Problem — Write out, word for word, every line in the data below from the one containing "direction_ff <= 1'b0;" to the one containing "export VERILOG_FILES = /design/src/rtl/kks_pkg.sv", both of them included.

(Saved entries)
<file path="src/rtl/kks_pkg.sv">
package kks_pkg;

   // Request command codes.
   localparam logic [1:0] CMD_RESTART = 2'd0;
   localparam logic [1:0] CMD_KEY     = 2'd1;
   localparam logic [1:0] CMD_DATA    = 2'd2;

   // Register indexes on the configuration port (one 64-bit word each).
   localparam logic [1:0] REG_NONCE     = 2'd0;
   localparam logic [1:0] REG_DIRECTION = 2'd1;
   localparam logic [1:0] REG_EXPECTED  = 2'd2;

   localparam int CSR_ADDR_W = 5;
   localparam int CSR_DATA_W = 64;

   // Hash and generator constants.
   localparam logic [63:0] FNV_BASIS = 64'hcbf29ce484222325;
   localparam logic [63:0] GOLDEN    = 64'h9e3779b97f4a7c15;
   localparam logic [63:0] MIX_A     = 64'hbf58476d1ce4e5b9;
   localparam logic [63:0] MIX_B     = 64'h94d049bb133111eb;
   localparam logic [63:0] KEY_SEED  = 64'hd6e8feb86659fd93;
   localparam logic [7:0]  POS_STEP  = 8'd131;
   localparam logic [3:0]  WORD_BYTES = 4'd8;

   // The FNV prime is 2^40 + 0x1b3, so its product is a shift plus a small multiple.
   localparam logic [8:0] FNV_PRIME_LOW   = 9'h1b3;
   localparam int         FNV_PRIME_SHIFT = 40;

   // Partial product steps of the shared 32x32 multiplier.
   localparam logic [1:0] MUL_LO_LO = 2'd0;
   localparam logic [1:0] MUL_LO_HI = 2'd1;
   localparam logic [1:0] MUL_HI_LO = 2'd2;

   typedef struct packed {
      logic [1:0] cmd;
      logic [7:0] data_byte;
      logic       last;
   } req_type;

   typedef struct packed {
      logic [7:0]  out_byte;
      logic [63:0] checksum;
      logic        checksum_ok;
      logic        end_of_stream;
   } rsp_type;

   // Commands from the controller to the datapath.
   typedef struct packed {
      logic       latch;
      logic       restart;
      logic       key_fold;
      logic       seed;
      logic       advance;
      logic [1:0] mul_step;
      logic       mul_b;
      logic       acc_load;
      logic       acc_add;
      logic       mix_a;
      logic       mix_b;
      logic       emit;
   } ctrl_cmd_type;

   // Status from the datapath to the controller.
   typedef struct packed {
      logic [1:0] cmd;
      logic       started;
      logic       word_empty;
      logic       rsp_free;
   } dp_status_type;

   // Multiply by the FNV-1a 64 prime, modulo 2^64.
   function automatic logic [63:0] fnv_mul(input logic [63:0] x);
      logic [63:0] low_part;
      low_part = x * FNV_PRIME_LOW;
      return (x << FNV_PRIME_SHIFT) + low_part;
   endfunction

endpackage

</file>
<file path="src/rtl/kks_csr.sv">
module kks_csr
   import kks_pkg::*;
(
   input  logic                  clock,
   input  logic                  reset,
   input  logic                  csr_psel,
   input  logic                  csr_penable,
   input  logic                  csr_pwrite,
   input  logic [CSR_ADDR_W-1:0] csr_paddr,
   input  logic [CSR_DATA_W-1:0] csr_pwdata,
   output logic [CSR_DATA_W-1:0] csr_prdata,
   output logic                  csr_pready,
   output logic [63:0]           nonce,
   output logic                  direction,
   output logic [63:0]           expected_checksum
);

   logic [63:0] nonce_ff, nonce_in;
   logic        direction_ff, direction_in;
   logic [63:0] expected_ff, expected_in;
   logic [1:0]  reg_index;
   logic        write_en;

   // Registers sit at eight-byte strides.
   assign reg_index  = csr_paddr[4:3];
   assign write_en   = csr_psel && csr_penable && csr_pwrite && csr_pready;
   assign csr_pready = 1'b1;

   // Register write decode.
   always_comb begin
      nonce_in     = nonce_ff;
      direction_in = direction_ff;
      expected_in  = expected_ff;
      if (write_en) begin
         case (reg_index)
            REG_NONCE:     nonce_in     = csr_pwdata;
            REG_DIRECTION: direction_in = csr_pwdata[0];
            REG_EXPECTED:  expected_in  = csr_pwdata;
            default: ;
         endcase
      end
   end

   always_ff @(posedge clock) begin
      if (reset) begin
         nonce_ff     <= '0;
         direction_ff <= 1'b0;
         expected_ff  <= '0;
      end else begin
         nonce_ff     <= nonce_in;
         direction_ff <= direction_in;
         expected_ff  <= expected_in;
      end
   end

   // Read data.
   always_comb begin
      case (reg_index)
         REG_NONCE:     csr_prdata = nonce_ff;
         REG_DIRECTION: csr_prdata = {63'd0, direction_ff};
         REG_EXPECTED:  csr_prdata = expected_ff;
         default:       csr_prdata = '0;
      endcase
   end

   assign nonce             = nonce_ff;
   assign direction         = direction_ff;
   assign expected_checksum = expected_ff;

endmodule

</file>
<file path="config.mk">
export PLATFORM = sky130hd
export DESIGN_NAME = kks_csr
export DESIGN_NICKNAME = d
export VERILOG_FILES = /design/src/rtl/kks_pkg.sv /design/src/rtl/kks_csr.sv
export SDC_FILE = /design/constraint.sdc
export NUM_CORES = 1
export LEC_CHECK = 0
export BUFFER_PORTS_ARGS = -buffer_cell sky130_fd_sc_hd__clkbuf_2
export CAP_MARGIN = 10
export CORE_MARGIN = 5
export CORE_UTILIZATION = 51
export DETAILED_ROUTE_END_ITERATION = 16
export GPL_ROUTABILITY_DRIVEN = 0
export PLACE_DENSITY = 0.85
export REMOVE_ABC_BUFFERS = 1
export SKIP_CTS_REPAIR_TIMING = 1
export SYNTH_ARGS = -nofsm -noshare
export SYNTH_HDL_FRONTEND = slang
export SYNTH_SLANG_ARGS = --single-unit
</file>
<file path="constraint.sdc">
create_clock -name clock -period 3 [get_ports clock]
set_input_delay 0.3 -clock clock [delete_from_list [all_inputs] [get_ports clock]]
set_output_delay 0.3 -clock clock [all_outputs]
set_load 0.01 [all_outputs]
</file>
# --- After elaboration in Yosys (flattened, before gate mapping) ---
# Cells that the tools add are included.
totals:
  reg_bits: 129
  input_bits: 74
  output_inout_bits: 194
  elab_cells: 12
classes:
  eq_ne: 2
  n_mux: 1
  n_reduce_logical: 6
op_table:
  columns: ["op", "n"]
  rows:
  - ["64-bit one-hot mux with 3 select lines", 1]
  - ["2-bit AND reduction", 3]
  - ["2-bit by 1-bit equality test with 1-bit output, second input constant", 1]
  - ["2-bit equality test, second input constant", 1]
  - ["1-bit logical AND", 2]
  - ["2-bit zero test", 1]

# --- Depth between registers and ports, before layout ---
logic_depth:
  ltp_word: 3
  mapped_depth: 6
  mapped_depth_nobuf: 3

# --- Worst setup path after synthesis ---
# Ideal clock, no wire load.
synth_path:
  path_kind: "input port to output port"
  from: "in csr_paddr[4]"
  to: "out csr_prdata[10]"
  arrival_ns: 1.107
  required_ns: 2.700
  slack_ns: 1.593
  stages: 5
  cell_sequence: "buf_2 buf_2 buf_4 mux2i_1 nor2_1"
synth_between:
  elab_chain_len: 2
synth_rtl:
  columns: ["item", "line", "text"]
  rows:
  - ["start, declared", "kks_csr.sv:9", "input logic [CSR_ADDR_W-1:0] csr_paddr,"]
  - ["2-bit equality test, or another cell as far along", "kks_csr.sv:58", "case (reg_index)"]
  - ["64-bit one-hot mux with 3 select lines *", "kks_csr.sv:58", null]
  - ["end, declared", "kks_csr.sv:11", "output logic [CSR_DATA_W-1:0] csr_prdata,"]
# Every way passes the cells marked *; elsewhere a longest branch is shown, timed or not.

# --- Final worst setup path ---
layout_path:
  from: "in csr_paddr[3]"
  to: "out csr_prdata[0]"
# Same word-level chain as after synthesis.

==> results.toml <==
[status]
outcome = "completed"

[min_path]
hold_class = "in -> reg"

[cts]
cts_inserted_buffers = 17
clock_tree.htree_level_count = 4
numClockSinks = 129
clk_latency_ns = 0.39
clock_transition_at_the_register_clock_pins_on_the_worst_setup_and_hold_paths_after_cts_ns = 0.05
number_of_buffers_on_the_longest_clock_path = 2
tritoncts = "built"
ctsRootBufferMaster = "sky130_fd_sc_hd__clkbuf_16"

[pwr]
finalPower_mw = 4.08
cellPowerDensity_nw_per_um2 = 496
power.ir.vdd_worst_mv = 0.238
static-leakage-power_nw = 4.13

[route]
drt_first_iter_violations = 213
wl_per_cell_um = 14.7
detail_route.first_pass.iterations = 4
drt-total-wl_um = 15500
route.antenna.remaining_nets = 0
drcViolationCount = 0
detail_route.vias_per_cell = 4.88
detailroute.via_count = 5153

[sta]
max_slew.worst_pin.slew_ns = 0.977
setup_repair_after_global_routing_missed_its_margin = "false"
finalSetupViolations = 0
worst_hold_slack_ns = 0.165
maxSlewViolCount = 0
final_min_period_over_clock_period_pct = 64.3
final_hold_vio_count = 0
finalClockSkew_ns = 0
slew-limit-headroom_pct = 34.8
finalWorstPathRequiredPeriod_ns = 1.93
fmaxAchievable_ghz = 0.518

[flow_run]
drv_cap = 0

[final_layout]
insertedDiodeCount = 0
finish.net_count = 952
post-route-util_pct = 68.3
area_growth_pct = 30.2
drive_gt1_share_pct = 33.9
layoutNonFillerInstCount = 1057

[setup_path]
critical_path.cell_chain = "clkbuf_2 > buf_4 > mux2i_1 > o21ai_0 > clkbuf_2"
critPathRequiredTime_ns = 2.70
worstSetupEndpointType = "primary output"
worstPathArrival_ns = 1.63
critical_path_peak_fanout = 68
critPathLaunchType = "primary input"
setup_cp_type = "in -> out"
crit_path_max_incr_delay_ns = 0.57
timing.critical_path.slowest_stage_cell = "sky130_fd_sc_hd__buf_4"
cell_type_with_the_highest_occurrence_count_on_the_critical_path = "sky130_fd_sc_hd__clkbuf_2"

[logic_synthesis]
combinational_family_with_the_most_area_after_synthesis = "multiplexers"
synth.cell_area_um2 = 6320
compound_gate_portion_of_the_synthesized_area_pct = 0.0792
post_synth_and_or_nand_nor_area_fraction_pct = 23.6
postSynth.asyncResetShare_pct = 0
syn_avg_cell_area_um2 = 9.89
synthesis.instances = 639
synth_largest_type_area_fraction_pct = 40.8
main_synth_ff_type = "sky130_fd_sc_hd__dfxtp_1"
mux_share_of_post_synthesis_cell_area_pct = 30.6
synth_common_cells = "sky130_fd_sc_hd__mux2i_1 (193), sky130_fd_sc_hd__nand2b_1 (193), sky130_fd_sc_hd__dfxtp_1 (129), sky130_fd_sc_hd__nor2_1 (63), sky130_fd_sc_hd__clkbuf_1 (27)"
xor_and_xnor_fraction_of_the_mapped_netlist_area_pct = 0
synth_top_cells_by_area = "sky130_fd_sc_hd__dfxtp_1 (41%), sky130_fd_sc_hd__mux2i_1 (31%), sky130_fd_sc_hd__nand2b_1 (19%)"
synth_top_cell_by_area = "sky130_fd_sc_hd__dfxtp_1"
edff_count_synth = 0
yosys_reg_bits = 129
portion_of_the_post_synthesis_area_used_by_sequential_elements_pct = 40.8
ys_types = 18
synthesis.yosys.warnings = 0
synthAdderAreaFrac_pct = 0

[placement]
place.detailed.instances = 1027
numPortBuffers = 263
dp_hpwl_um = 11200

[floorplanning]
core.rowCount = 40
initial_core_util_pct = 52.4
dieArea_um2 = 14700
die_w_um = 121
core_area_um2 = 12100
die_h_um = 121
io-pin-count = 268

[global_routing]
first_global_vias = 5064
pin_count_of_the_biggest_net_entering_global_routing = 95
wire_length_of_the_first_global_routing_pass_um = 24600
groute.usage.overall_pct = 20.8
number_of_antenna_violations_at_the_first_check_in_global_routing = 0
overflow = 0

Output of the exercise —
         direction_ff <= 1'b0;
         expected_ff  <= '0;
      end else begin
         nonce_ff     <= nonce_in;
         direction_ff <= direction_in;
         expected_ff  <= expected_in;
      end
   end

   // Read data.
   always_comb begin
      case (reg_index)
         REG_NONCE:     csr_prdata = nonce_ff;
         REG_DIRECTION: csr_prdata = {63'd0, direction_ff};
         REG_EXPECTED:  csr_prdata = expected_ff;
         default:       csr_prdata = '0;
      endcase
   end

   assign nonce             = nonce_ff;
   assign direction         = direction_ff;
   assign expected_checksum = expected_ff;

endmodule

</file>
<file path="config.mk">
export PLATFORM = sky130hd
export DESIGN_NAME = kks_csr
export DESIGN_NICKNAME = d
export VERILOG_FILES = /design/src/rtl/kks_pkg.sv /design/src/rtl/kks_csr.sv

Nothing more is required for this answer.